Melanoma-associated B cells are distinct from peripheral blood-derived B cells, and may serve as a source of tumor-targeting antibodies

Abstract

The tumor microenvironment contains a complex mix of cell types that can modulate the anti-tumor immune response. In the present study we performed a characterization of tumor-associated B cells, aimed at understanding the biological implications of B cell infiltration in metastases of melanoma patients. We performed a comparative analysis between B cells present in peripheral blood (PBMC) of metastatic melanoma patients and those present in single cell suspensions prepared from metastatic lesions (FrTu) of the same patients.
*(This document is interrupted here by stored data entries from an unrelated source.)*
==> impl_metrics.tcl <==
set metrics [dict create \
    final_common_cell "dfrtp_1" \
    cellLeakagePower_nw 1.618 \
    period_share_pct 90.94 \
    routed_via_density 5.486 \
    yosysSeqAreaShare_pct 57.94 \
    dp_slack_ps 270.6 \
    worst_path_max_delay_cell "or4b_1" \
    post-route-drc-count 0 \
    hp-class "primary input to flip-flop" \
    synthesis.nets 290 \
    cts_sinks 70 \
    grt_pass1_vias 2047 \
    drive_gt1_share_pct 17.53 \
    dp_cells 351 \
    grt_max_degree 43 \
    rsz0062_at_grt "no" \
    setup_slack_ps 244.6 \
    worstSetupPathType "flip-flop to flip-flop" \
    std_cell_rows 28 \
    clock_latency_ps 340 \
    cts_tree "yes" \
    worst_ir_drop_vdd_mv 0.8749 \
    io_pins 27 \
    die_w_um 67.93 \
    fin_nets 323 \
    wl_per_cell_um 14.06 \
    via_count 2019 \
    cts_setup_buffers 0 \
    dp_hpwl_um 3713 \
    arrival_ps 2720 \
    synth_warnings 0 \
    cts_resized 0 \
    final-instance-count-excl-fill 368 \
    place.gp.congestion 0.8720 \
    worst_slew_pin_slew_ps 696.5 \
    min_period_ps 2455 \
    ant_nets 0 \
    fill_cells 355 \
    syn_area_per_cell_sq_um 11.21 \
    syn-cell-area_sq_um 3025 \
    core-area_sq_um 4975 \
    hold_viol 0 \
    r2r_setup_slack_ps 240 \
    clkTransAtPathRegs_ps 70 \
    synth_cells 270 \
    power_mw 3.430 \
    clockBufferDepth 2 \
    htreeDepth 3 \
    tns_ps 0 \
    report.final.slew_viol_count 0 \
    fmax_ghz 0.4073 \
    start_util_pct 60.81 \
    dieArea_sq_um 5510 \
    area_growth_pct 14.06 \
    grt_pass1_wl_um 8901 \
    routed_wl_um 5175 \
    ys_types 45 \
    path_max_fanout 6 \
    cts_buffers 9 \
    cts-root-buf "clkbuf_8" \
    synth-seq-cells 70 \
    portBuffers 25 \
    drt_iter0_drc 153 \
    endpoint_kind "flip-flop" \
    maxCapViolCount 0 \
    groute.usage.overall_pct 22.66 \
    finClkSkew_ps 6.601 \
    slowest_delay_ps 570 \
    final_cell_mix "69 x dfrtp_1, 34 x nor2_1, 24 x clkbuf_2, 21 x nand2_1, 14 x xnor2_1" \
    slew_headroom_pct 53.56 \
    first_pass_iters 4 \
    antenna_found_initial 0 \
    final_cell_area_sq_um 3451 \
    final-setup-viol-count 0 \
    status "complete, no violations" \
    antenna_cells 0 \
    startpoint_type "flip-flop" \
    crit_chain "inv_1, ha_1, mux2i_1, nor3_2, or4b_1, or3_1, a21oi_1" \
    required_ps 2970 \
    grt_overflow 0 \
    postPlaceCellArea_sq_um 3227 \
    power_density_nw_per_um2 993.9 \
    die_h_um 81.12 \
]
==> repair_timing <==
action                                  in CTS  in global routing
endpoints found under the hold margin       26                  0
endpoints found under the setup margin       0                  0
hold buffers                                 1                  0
File: config.mk
export PLATFORM = sky130hd
export DESIGN_NAME = uart_tx_arb
export DESIGN_NICKNAME = d
export VERILOG_FILES = /design/src/rtl/uart_tx_arb.sv
export SDC_FILE = /design/constraint.sdc
export NUM_CORES = 1
export LEC_CHECK = 0
export BUFFER_PORTS_ARGS = -buffer_cell sky130_fd_sc_hd__buf_4
export CORE_AREA = 2 2 49 51
export DETAILED_ROUTE_END_ITERATION = 8
export DIE_AREA = 0 0 51 53
export PLACE_DENSITY = 0.87
export SLEW_MARGIN = 20
export SYNTH_ARGS = -nofsm -noshare
export SYNTH_HDL_FRONTEND = slang
export SYNTH_SLANG_ARGS = --single-unit
File: constraint.sdc
create_clock -name clk -period 2.09 [get_ports clk]
set_clock_uncertainty 0.2 [all_clocks]
set_input_delay 0.1045 -clock clk [delete_from_list [all_inputs] [get_ports clk]]
set_output_delay 0.1045 -clock clk [all_outputs]
set_load 0.01 [all_outputs]
File: src/rtl/uart_tx_arb.sv
// Round-robin lock arbiter that streams whole messages from NREQ requesters into one UART TX byte path.
// Optional feature: define UART_TX_ARB_WATCHDOG_EN to build the stall watchdog that breaks stuck locks.
module uart_tx_arb #(
    parameter int NREQ    = 4,
    parameter int TIMEOUT = 1024
) (
    input  logic              clk,
    input  logic              rst_n,
    input  logic [NREQ-1:0]   req_valid_i,
    input  logic [8*NREQ-1:0] req_data_i,
    input  logic [NREQ-1:0]   req_last_i,
    output logic [NREQ-1:0]   req_ready_o,
    output logic [7:0]        tx_d_o,
    output logic              tx_d_valid_o,
    input  logic              tx_d_ready_i,
    output logic [NREQ-1:0]   grant_o,
    output logic              busy_o,
    output logic              timeout_o
);
    localparam int PW = $clog2(NREQ);

    typedef enum logic {IDLE = 1'b0, LOCKED = 1'b1} state_t;

    state_t          state_q, state_d;
    logic [PW-1:0]   ptr_q, ptr_d;
    logic [PW-1:0]   owner_q, owner_d;
    logic [NREQ-1:0] grant_q, grant_d;
    logic [PW-1:0]   pick, cand;
    logic            pick_found;
    int              idx;
    logic            locked, owner_valid, handshake;
    logic [7:0]      owner_data;

    // Round-robin search: first valid requester after the last released owner.
    always_comb begin
        pick       = '0;
        pick_found = 1'b0;
        cand       = '0;
        idx        = 0;
        for (int k = 1; k <= NREQ; k++) begin
            idx = int'(ptr_q) + k;
            if (idx >= NREQ) idx = idx - NREQ;
            cand = PW'(idx);
            if (!pick_found && req_valid_i[cand]) begin
                pick_found = 1'b1;
                pick       = cand;
            end
        end
    end

    assign locked      = (state_q == LOCKED);
    assign owner_valid = req_valid_i[owner_q];
    assign owner_data  = req_data_i[{owner_q, 3'b000} +: 8];
    assign handshake   = locked && owner_valid && tx_d_ready_i;

    // Data path is a pure mux on the registered owner, so bytes pass with no added latency.
    assign tx_d_valid_o = locked && owner_valid;
    assign tx_d_o       = tx_d_valid_o ? owner_data : 8'h00;
    assign req_ready_o  = grant_q & {NREQ{tx_d_ready_i}};
    assign grant_o      = grant_q;
    assign busy_o       = locked;

`ifdef UART_TX_ARB_WATCHDOG_EN
    logic [15:0] stall_q, stall_d;
    logic        timeout_q, timeout_d;
    assign timeout_o = timeout_q;
`else
    assign timeout_o = 1'b0;
`endif

    always_comb begin
        state_d = state_q;
        ptr_d   = ptr_q;
        owner_d = owner_q;
        grant_d = grant_q;
`ifdef UART_TX_ARB_WATCHDOG_EN
        stall_d   = stall_q;
        timeout_d = 1'b0;
`endif
        case (state_q)
            IDLE: begin
                if (pick_found) begin
                    state_d = LOCKED;
                    owner_d = pick;
                    grant_d = {{(NREQ-1){1'b0}}, 1'b1} << pick;
`ifdef UART_TX_ARB_WATCHDOG_EN
                    stall_d = '0;
`endif
                end
            end
            LOCKED: begin
                if (handshake) begin
`ifdef UART_TX_ARB_WATCHDOG_EN
                    stall_d = '0;
`endif
                    if (req_last_i[owner_q]) begin
                        state_d = IDLE;
                        ptr_d   = owner_q;
                        grant_d = '0;
                    end
                end
`ifdef UART_TX_ARB_WATCHDOG_EN
                // A handshake in the limit cycle wins; only a true stall breaks the lock.
                else if (stall_q == 16'(TIMEOUT - 1)) begin
                    state_d   = IDLE;
                    ptr_d     = owner_q;
                    grant_d   = '0;
                    stall_d   = '0;
                    timeout_d = 1'b1;
                end else begin
                    stall_d = stall_q + 16'd1;
                end
`endif
            end
        endcase
    end

    always_ff @(posedge clk or negedge rst_n) begin
        if (!rst_n) begin
            state_q <= IDLE;
            ptr_q   <= PW'(NREQ - 1);
            owner_q <= '0;
            grant_q <= '0;
`ifdef UART_TX_ARB_WATCHDOG_EN
            stall_q   <= '0;
            timeout_q <= 1'b0;
`endif
        end else begin
            state_q <= state_d;
            ptr_q   <= ptr_d;
            owner_q <= owner_d;
            grant_q <= grant_d;
`ifdef UART_TX_ARB_WATCHDOG_EN
            stall_q   <= stall_d;
            timeout_q <= timeout_d;
`endif
        end
    end

endmodule
==> out/qor.yml, run 1 <==
critical_path:
  reg2reg_depth: 4
  r2r_end: "ptr_q[0]"
  crit_end: "tx_d_o[6]"
  start_kind: "flop"
  crit_type: "flop to output port"
  cp_max_fo: 8
  worst-r2r-setup-slack_ns: 0.33
  crit_path_cell_trace: "buf_6, mux4_2, nor2b_1, buf_4"
  r2r-start: "owner_q[1]"
  slowest_delay_ns: 0.50
  crit_required_ns: 1.79
  slowest_stage: "mux4_2"
  end_kind: "output port"
  crit_path_start: "owner_q[0]"
  arrival_ns: 1.66
synthesis:
  synth_cells: 71
  async_flop_share: 1.00
  syn_nets: 114
  synth_top_cell_area_share: 0.216
  synth_ff_type: "dfrtp_1"
  yosysWarnings: 0
  synth-seq-cells: 9
  synthTopCellsByArea: "mux4_2, dfrtp_1, nor2b_1"
  ys_types: 32
  synth_edf_count: 0
  synth.avg_cell_area_um2: 11.8
  synth_top_area_cell: "mux4_2"
  yosysSeqAreaShare: 0.273
  synth_area_um2: 835
sta:
  slew_violations: 0
  rsz0062_at_grt: "no"
  period_share: 0.938
  hold_viol: 0
  setup_viol: 0
  max_freq_ghz: 0.510
  fin_setup_tns_ns: 0
  period_needed_ns: 1.96
routing:
  drc_errors: 0
  wl_mm: 2.49
  via_per_inst: 5.21
  dr.pass1.iters: 4
  drtAntennaViolNets: 0
  vias: 855
  post_drt_wl_per_cell_um: 15.2
  drtIter0Drc: 13
clock_network:
  clk_pin_slew_ns: 0.06
  worstSkewPairLatency_ns: 0.26
  cts_tree: "yes"
  cts_buffers: 3
  cts-root-buf: "clkbuf_4"
  cts_max_level: 1
  post_cts_buffers: 0
  numClockSinks: 9
  max-clock-path-buffers: 2
pwr:
  cellLeakagePower_nw: 0.639
  vdd_drop_max_mv: 0.902
  power.density_nw_per_um2: 1180
  p_total_mw: 1.61
final_layout:
  antenna_cells: 0
  fillerInstances: 182
  fin_area_um2: 1370
  syn_to_final_growth_pct: 63.9
  nets: 180
  drive_gt1_frac: 0.632
  postLayoutCoreUtil: 0.637
floorplan:
  std_cell_rows: 17
  start_util: 0.388
  ios: 62
  dieHeight_um: 53
  core-area_um2: 2150
  die_area_um2: 2700
  die_w_um: 51
min_path:
  min_path_type: "input pin to flop"
  worstHoldStart: "req_valid_i[0]"
flow_run:
  maxCapViolations: 0
grt:
  grt_max_degree: 11
  grt_pass1_vias: 858
  antenna_found_initial: 0
  grt_util_all_layers: 0.180
  grt_pass1_wl_mm: 3.64
  overflow: 0
placed_design:
  port_buffers: 60
  dp.final_hpwl_mm: 2.02
  gp_congestion: 0.778
  postPlaceCellArea_um2: 1310
outcome:
  status: "finished clean"
-- cell usage after synthesis, types with 2 or more instances --
cell and n:
mux2_4 2, buf_2 2, nand3b_1 2, mux2i_1 3
nor2b_1 9, and2_1 4, nand2_1 4, a32o_1 4
dfrtp_1 7, nand2b_1 3, a21o_1 2, mux4_2 8
dfstp_2 2
-- stage by stage --
stage	hold slack (ns)	worst slack, ns	cells
after global routing	0.0129	0.0647	164
after CTS	0.00306	0.0217	164
after global placement	-0.272	0.347	157
after detailed placement	-0.269	0.311	157
after floorplan	-0.391	0.455	71
final	0.0180	0.130	164
-- final cells by class --
class,count,area (um2),area share
multi-input combinational,57,574,0.420
timing repair buffer,65,499,0.365
sequential,9,229,0.167
tap,28,35.0,0.0256
clock buffer,4,26.3,0.0192
inverter,1,3.75,0.00274
-- cells by family after synthesis --
group,synth area share
buffers and inverters,0.0390
multiplexers,0.315
AND/OR/NAND/NOR,0.193
flip-flops,0.273
AO/OA/AOI/OAI,0.175
other,0.00449
-- sequential cells by signal, indices dropped and copies added (netlist names) --
register	flops
owner_q	2
ptr_q	2
grant_o	4
busy_o	1
-- worst min path at each step --
| stage | slack (ns) | to | depth (start not counted) |
|---|---|---|---|
| final | 0.02 | busy_o | 3 |
| after floorplan | -0.39 | busy_o | 0 |
| after global placement | -0.27 | grant_o[3] | 1 |
| after global routing | 0.01 | busy_o | 3 |
| after detailed placement | -0.27 | grant_o[3] | 1 |
| after CTS | 0.003 | busy_o | 3 |
-- worst max-delay path: cells and delay by family (launching register included) --
kind | cells | cell delay [ns]
buffers and inverters | 2 | 0.33
flip-flops | 1 | 0.42
multiplexers | 1 | 0.50
AND/OR/NAND/NOR | 1 | 0.15
-- layout by cell type (no fill, tap or decap), types with 2 or more instances in the layout --
cell,instances
a21o_1,2
clkbuf_4,3
nand3b_1,2
dlygate4sd3_1,3
mux2_4,2
dfrtp_1,6
mux2i_1,3
mux4_2,8
buf_4,61
nand2_1,4
a32o_1,4
and2_1,4
dfstp_2,2
nand2b_1,3
nor2b_1,9
-- repair_timing --
action / CTS / global route
gates resized for setup: 0 / 2
setup endpoints to repair: 0 / 8
endpoints found under the hold margin: 10 / 0
hold buffers: 3 / 0
-- power breakdown --
group          leakage [nW]  switching [mW]  total [mW]  internal [mW]
logic                 0.517           0.450        1.11          0.658
registers             0.108           0.103       0.374          0.271
clock network        0.0150          0.0585       0.132         0.0734
-- layer usage --
layer | track usage | wire, um
met5 | 0 | 0
met4 | 0.0541 | 0
met3 | 0.0480 | 297
met2 | 0.359 | 1320
met1 | 0.178 | 871
No activity file was read; power rests on OpenSTA's default activity.
==> run 2: changes to the inputs <==
clock period = 1.85 ns   (was 2.09 ns; I/O delays follow)
==> run 2 against run 1 <==
The run now ends with negative setup slack left. Cell area up 7.6%. Core utilization rose by 4.8 points. Global-route usage rose by 1.5 points. Via count is 5.3% higher. Die area stayed put. Largest power group unchanged. Highest routed layer is now met4.
==> out/qor.yml, run 2 (synthesis gave the netlist of run 1 again) <==
outcome:
  status: "complete, but fails checks"
  violations: "negative setup slack"
critical_path:
  end_kind: "output port"
  arrival_ns: 1.59  # -0.07 ns
  r2r-start: "owner_q[0]"
  start_kind: "flop"
  worst-r2r-setup-slack_ns: 0.11  # -0.22 ns
  r2r_end: "ptr_q[0]"
  crit_type: "flop to output port"
  crit_required_ns: 1.56  # -0.23 ns
  reg2reg_depth: 5  # +1
  cp_max_fo: 8  # unchanged
routing:
  dr.pass1.iters: 3  # -1
  drtAntennaViolNets: 0  # unchanged
  post_drt_wl_per_cell_um: 15.5  # +2.2%
  wl_mm: 2.62  # +5.3%
  drtIter0Drc: 10  # -3
  via_per_inst: 5.33  # +2.1%
  vias: 900  # +5.3%
  drc_errors: 0  # unchanged
floorplan:
  start_util: 0.388  # unchanged
  core-area_um2: 2150  # unchanged
  die_area_um2: 2700  # unchanged
  dieHeight_um: 53  # unchanged
  std_cell_rows: 17  # unchanged
  die_w_um: 51  # unchanged
  ios: 62  # unchanged
sta:
  setup_viol: 8  # +8
  rsz0062_at_grt: "yes"
  hold_slack_ns: 0.0645  # +0.0465 ns
  hold_viol: 0  # unchanged
  slew_violations: 0  # unchanged
  max_freq_ghz: 0.531
  fin_ws_ns: -0.0345  # -0.164 ns
  period_needed_ns: 1.88
  period_share: 1.02
placed_design:
  dp.final_hpwl_mm: 2.06  # +2.0%
  port_buffers: 60  # unchanged
  gp_congestion: 0.812  # +4.5%
clock_network:
  numClockSinks: 9  # unchanged
  max-clock-path-buffers: 2  # unchanged
  cts_max_level: 1  # unchanged
  worstSkewPairLatency_ns: 0.27  # about the same
  clk_pin_slew_ns: 0.06  # about the same
  cts-root-buf: "clkbuf_4"
  cts_tree: "yes"
  cts_buffers: 3  # unchanged
min_path:
  hold_path_depth: 3  # unchanged
  worstHoldStart: "req_valid_i[2]"
  hold_end: "owner_q[0]"
  min_path_type: "input pin to flop"
grt:
  antenna_found_initial: 0  # unchanged
  grt_max_degree: 10  # -1
  grt_pass1_wl_mm: 3.95  # +8.3%
  grt_pass1_vias: 839  # -2.2%
  overflow: 0  # unchanged
  grt_util_all_layers: 0.195  # +0.0148
final_layout:
  nets: 185  # +2.8%
  antenna_cells: 0  # unchanged
  largest_register_ff_count: 4  # unchanged
  drive_gt1_frac: 0.688  # +0.0556
  fillerInstances: 156  # -14%
  postLayoutCoreUtil: 0.685  # +0.0483
  layout_common_cells: "buf_4, mux4_2, nor2b_1, dfrtp_1, buf_6"
  final_common_cell: "buf_4"
  syn_to_final_growth_pct: 76.3
pwr:
  cellLeakagePower_nw: 0.700  # +9.5%
  power.density_nw_per_um2: 1420  # +20%
  vdd_drop_max_mv: 0.949  # +5.2%
  p_total_mw: 2.09  # +29%
flow_run:
  maxCapViolations: 0  # unchanged
## run 2: changes by cell type in the layout (fill, tap and decap cells not counted)
| cell | before | now |
|---|---|---|
| nor2b_4 | 0 | 4 |
| buf_12 | 0 | 1 |
| buf_6 | 1 | 5 |
| nand2b_4 | 0 | 1 |
| nor2b_1 | 9 | 5 |
| dfrtp_2 | 1 | 2 |
| nand2b_1 | 3 | 2 |
| dfrtp_1 | 6 | 5 |
## run 2: through the flow
step	worst slack, ns	cell area, um2	TNS, ns	instances
2_1_floorplan	0.227	835	0	71
3_3_place_gp	0.169	1340	0	160
3_5_place_dp	0.115	1340	0	160
4_1_cts	-0.0233	1440	-0.140	169
5_1_grt	-0.0866	1470	-0.520	169
6_report	-0.0345	1470	-0.160	169
## run 2: per-layer routing
layer  share of wire  GRT usage  vias up
li1                -          -      412
met2            0.51      0.366       51
met4          0.0099     0.0541        0
met5               0          0        -
met1            0.37      0.209      434
met3            0.11     0.0593        3
## run 2: critical path, cell delays in order, from the launching register on
cell and delay (ns):
dfrtp_2 0.41, buf_12 0.15, mux4_2 0.48, nor2b_1 0.14
buf_4 0.14
## run 2: worst max-delay path by stage
stage	from	endpoint	slack (ns)	cells past startpoint
2_1_floorplan	owner_q[0]	tx_d_o[0]	0.23	3
3_3_place_gp	owner_q[0]	tx_d_o[5]	0.17	4
3_5_place_dp	owner_q[0]	tx_d_o[7]	0.11	4
4_1_cts	owner_q[0]	tx_d_o[0]	-0.02	4
5_1_grt	owner_q[0]	tx_d_o[6]	-0.09	4
6_report	owner_q[0]	tx_d_o[6]	-0.03	4
## run 2: area by class of cell
| class | count | area (um2) | area share |
|---|---|---|---|
| inverter | 1 | 3.75 | 0.00255 |
| timing repair buffer | 70 | 564 | 0.384 |
| multi-input combinational | 57 | 612 | 0.416 |
| tap | 28 | 35.0 | 0.0238 |
| clock buffer | 4 | 26.3 | 0.0179 |
| sequential | 9 | 230 | 0.156 |
## run 2: power breakdown
group | leakage [nW] | switching [mW] | internal (mW)
sequential | 0.106 | 0.115 | 0.309
clock | 0.0150 | 0.0711 | 0.0833
combinational | 0.578 | 0.582 | 0.927
total | 0.700 | 0.769 | 1.32
## run 2: what timing repair did
item	in CTS	in global routing
gates resized for setup	5	8
setup buffers	2	0
setup endpoints to repair	8	13
hold buffers	3	0
hold endpoints to repair	10	0
==> run 3: changes to the inputs <==
PLACE_DENSITY = 0.77   (was 0.87)
==> run 3 against run 2 <==
The run still ends with negative setup slack left. Clock power shrank 5%. First-iteration DRC count shrank 40%. Critical path depth is the same. Sequential cell count is the same. Largest cell class unchanged. Sequential power is essentially flat. Hold slack lost 0.038 ns. Cell area shrank 0.94%.
==> out/qor.yml, run 3 (synthesis gave the netlist of run 1 again) <==
outcome:
  status: "complete, but fails checks"
  violations: "negative setup slack"
pwr:
  power_frac_seq: 0.212  # +0.009
  power.share.combinational: 0.716  # -0.007
  cellLeakagePower_nw: 0.683  # -2.4%
  switching_share: 0.364  # -0.00420
  p_sw_uw: 733  # -4.6%
  vdd_drop_max_mv: 0.984  # +3.7%
  power.internal_mw: 1.28  # -2.9%
  power.density_nw_per_um2: 1380  # -2.6%
  power_frac_clock: 0.073  # about the same
grt:
  overflow: 0  # unchanged
  antenna_found_initial: 0  # unchanged
  grt_max_degree: 10  # unchanged
  grt_pass1_wl_mm: 3.59  # -9.1%
  grt_util_all_layers: 0.181  # -0.0135
  grt_pass1_vias: 873  # +4.1%
min_path:
  min_path_type: "input pin to flop"
routing:
  drc_errors: 0  # unchanged
  drt-met1-wl_um: 920  # -4.0%
  route.top_layer_used: "met4"
  drtIter0Drc: 6  # -4
  wl_mm: 2.41  # -8.0%
  dr.pass1.iters: 4  # +1
  vias: 884  # -1.8%
  post_drt_wl_per_cell_um: 14.3  # -8.0%
  via_per_inst: 5.23  # -1.8%
  wl_met3_um: 276  # -7.4%
  drtAntennaViolNets: 0  # unchanged
  dr_wl_met2_mm: 1.19  # -11%
critical_path:
  worst-r2r-setup-slack_ns: 0.10  # about the same
  start_kind: "flop"
  crit_required_ns: 1.56  # about the same
  crit_type: "flop to output port"
  end_kind: "output port"
  arrival_ns: 1.58  # about the same
  cp_max_fo: 8  # unchanged
sta:
  period_needed_ns: 1.88  # -0.00879 ns
  setup_viol: 8  # unchanged
  rsz0062_at_grt: "yes"
  hold_viol: 0  # unchanged
  max_freq_ghz: 0.533  # +0.47%
  period_share: 1.01  # -0.00475
  fin_ws_ns: -0.0258  # +0.00879 ns
  fin_setup_tns_ns: -0.112  # +0.0475 ns
  slew_violations: 0  # unchanged
placed_design:
  dp.final_hpwl_mm: 1.91  # -7.6%
  gp_congestion: 0.751  # -7.5%
  port_buffers: 60  # unchanged
  dp.cells: 159  # -0.63%
floorplan:
  start_util: 0.388  # unchanged
  die_w_um: 51  # unchanged
  die_area_um2: 2700  # unchanged
  dieHeight_um: 53  # unchanged
  core-area_um2: 2150  # unchanged
  std_cell_rows: 17  # unchanged
  ios: 62  # unchanged
flow_run:
  maxCapViolations: 0  # unchanged
final_layout:
  layout_common_cells: "buf_4, mux4_2, nor2b_1"
  postLayoutCoreUtil: 0.679  # -0.00641
  nets: 185  # unchanged
  finalNonFillerCells: 169  # unchanged
  largest_register_ff_count: 4  # unchanged
  drive_gt1_frac: 0.674  # -0.0142
  syn_to_final_growth_pct: 74.7
  antenna_cells: 0  # unchanged
  final_common_cell: "buf_4"
clock_network:
  cts_buffers: 3  # unchanged
  cts_tree: "yes"
  max-clock-path-buffers: 2  # unchanged
  worstSkewPairLatency_ns: 0.26  # about the same
  cts-root-buf: "clkbuf_4"
  numClockSinks: 9  # unchanged
  clk_pin_slew_ns: 0.06  # about the same
  cts_max_level: 1  # unchanged
[run 3: changes by cell type in the layout (fill, tap and decap cells not counted)]
cell / change
nand2b_4: -1
buf_6: -1
nor2b_1: +1
nand2b_2: +1
dlygate4sd3_1: +1
nor2b_4: -1
[run 3: worst paths after layout]
| check | from | end | depth (start not counted) |
|---|---|---|---|
| worst max-delay path | owner_q[0] | tx_d_o[6] | 4 |
| worst min-delay path | req_valid_i[3] | busy_o | 3 |
| worst max register to register | owner_q[0] | ptr_q[0] | 5 |
| worst min register to register | grant_o[3] | grant_o[3] | 1 |
| max in group asynchronous | rst_n | owner_q[0] | 3 |
| min in group asynchronous | rst_n | ptr_q[1] | 2 |
[run 3: per-stage QoR]
stage	total power [mW]	cell area (um2)	setup WS, ns	hold slack [ns]
after floorplan	1.20	835	0.227	-0.403
after global placement	1.70	1330	0.171	-0.281
after detailed placement	1.72	1330	0.114	-0.279
after CTS	1.95	1430	-0.0370	0.00367
after global routing	2.14	1460	-0.0821	0.0660
final	2.01	1460	-0.0258	0.0261
[run 3: worst max-delay path, stage by stage, from the launching register on]
cell,delay [ns]
dfrtp_2,0.41
buf_12,0.15
mux4_2,0.48
nor2b_1,0.15
buf_4,0.14
[run 3: timing repair]
item,4_1_cts,5_1_grt
resized for setup,4,8
hold buffers,4,0
pin swaps,0,0
setup endpoints to repair,8,15
cloned,0,0
hold endpoints to repair,10,0
buffers inserted,2,0
[run 3: final cells by class]
class / count / area [um2]
multi-input cells: 57 / 599
repair buffers: 70 / 563
well taps: 28 / 35.0
clock buffers: 4 / 26.3
fillers: 158 / 691
flip-flops and latches: 9 / 230
inverters: 1 / 3.75
[run 3: power groups by stage]
stage,Combinational (mW),Sequential (mW),Clock [mW]
after CTS,1.37,0.422,0.151
after detailed placement,1.29,0.430,0
final,1.44,0.426,0.146
after global placement,1.28,0.421,0
after floorplan,0.788,0.408,0
after global routing,1.54,0.446,0.157
[run 3: metal layers]
layer / up-vias / global-route usage
met3: 4 / 0.0480
met4: 0 / 0.0676
met5: - / 0
met2: 50 / 0.357
li1: 413 / -
met1: 417 / 0.178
Flow cytometry analysis of these populations showed that the mean B-to-T cell ratio was 5-fold higher in FrTu than in PBMC (p= 0.004, n= 14). Spectratyping of immunoglobulin genes present in FrTu-B revealed a profile that is compatible with an oligoclonal population, as opposed to the polyclonal distribution observed in PBMC-B. Next, we analyzed the expression of 511 genes related to immune cell function in PBMC-B and FrTu-B cells of seven patients. Using a digital platform for direct quantitation of mRNA molecules, we identified forty genes that were differentially expressed (fold change>2, p<0.05), including cytokines (IL6, TNF), death receptors (FAS), differentiation makers (SELL) and transcription factors (BCL6, IKZF1, ETS1, ZEB1, NFKB2), among others. In addition, we analyzed mRNA expression of activation-induced cytidine deaminase (AICDA), an enzyme induced upon B cell activation. We found that AICDA expression was significantly higher in FrTu-B than in PBMC-B cells (p=0.03, n=6). Basal expression of HLA-DR in both FrTu- and PBMC-B cell, as well as induced CD86 expression upon stimulation, suggest that B cells may act as antigen presenting cells and contribute to the initiation of a T cell-based anti-tumor immune response. Our results show that melanoma-associated B cells are distinct from peripheral blood B cells in terms of abundance, clonality and gene expression patterns. Our current efforts are focused on the analysis of FrTu-B cell specificity by lymphocyte display of single chain-variable fragment libraries derived from FrTu-B, with special interest in the identification of antibodies that recognize tumor-specific neoantigens resulting from somatic mutations, for their potential use in personalized chimeric antigen receptor-based adoptive immunotherapies.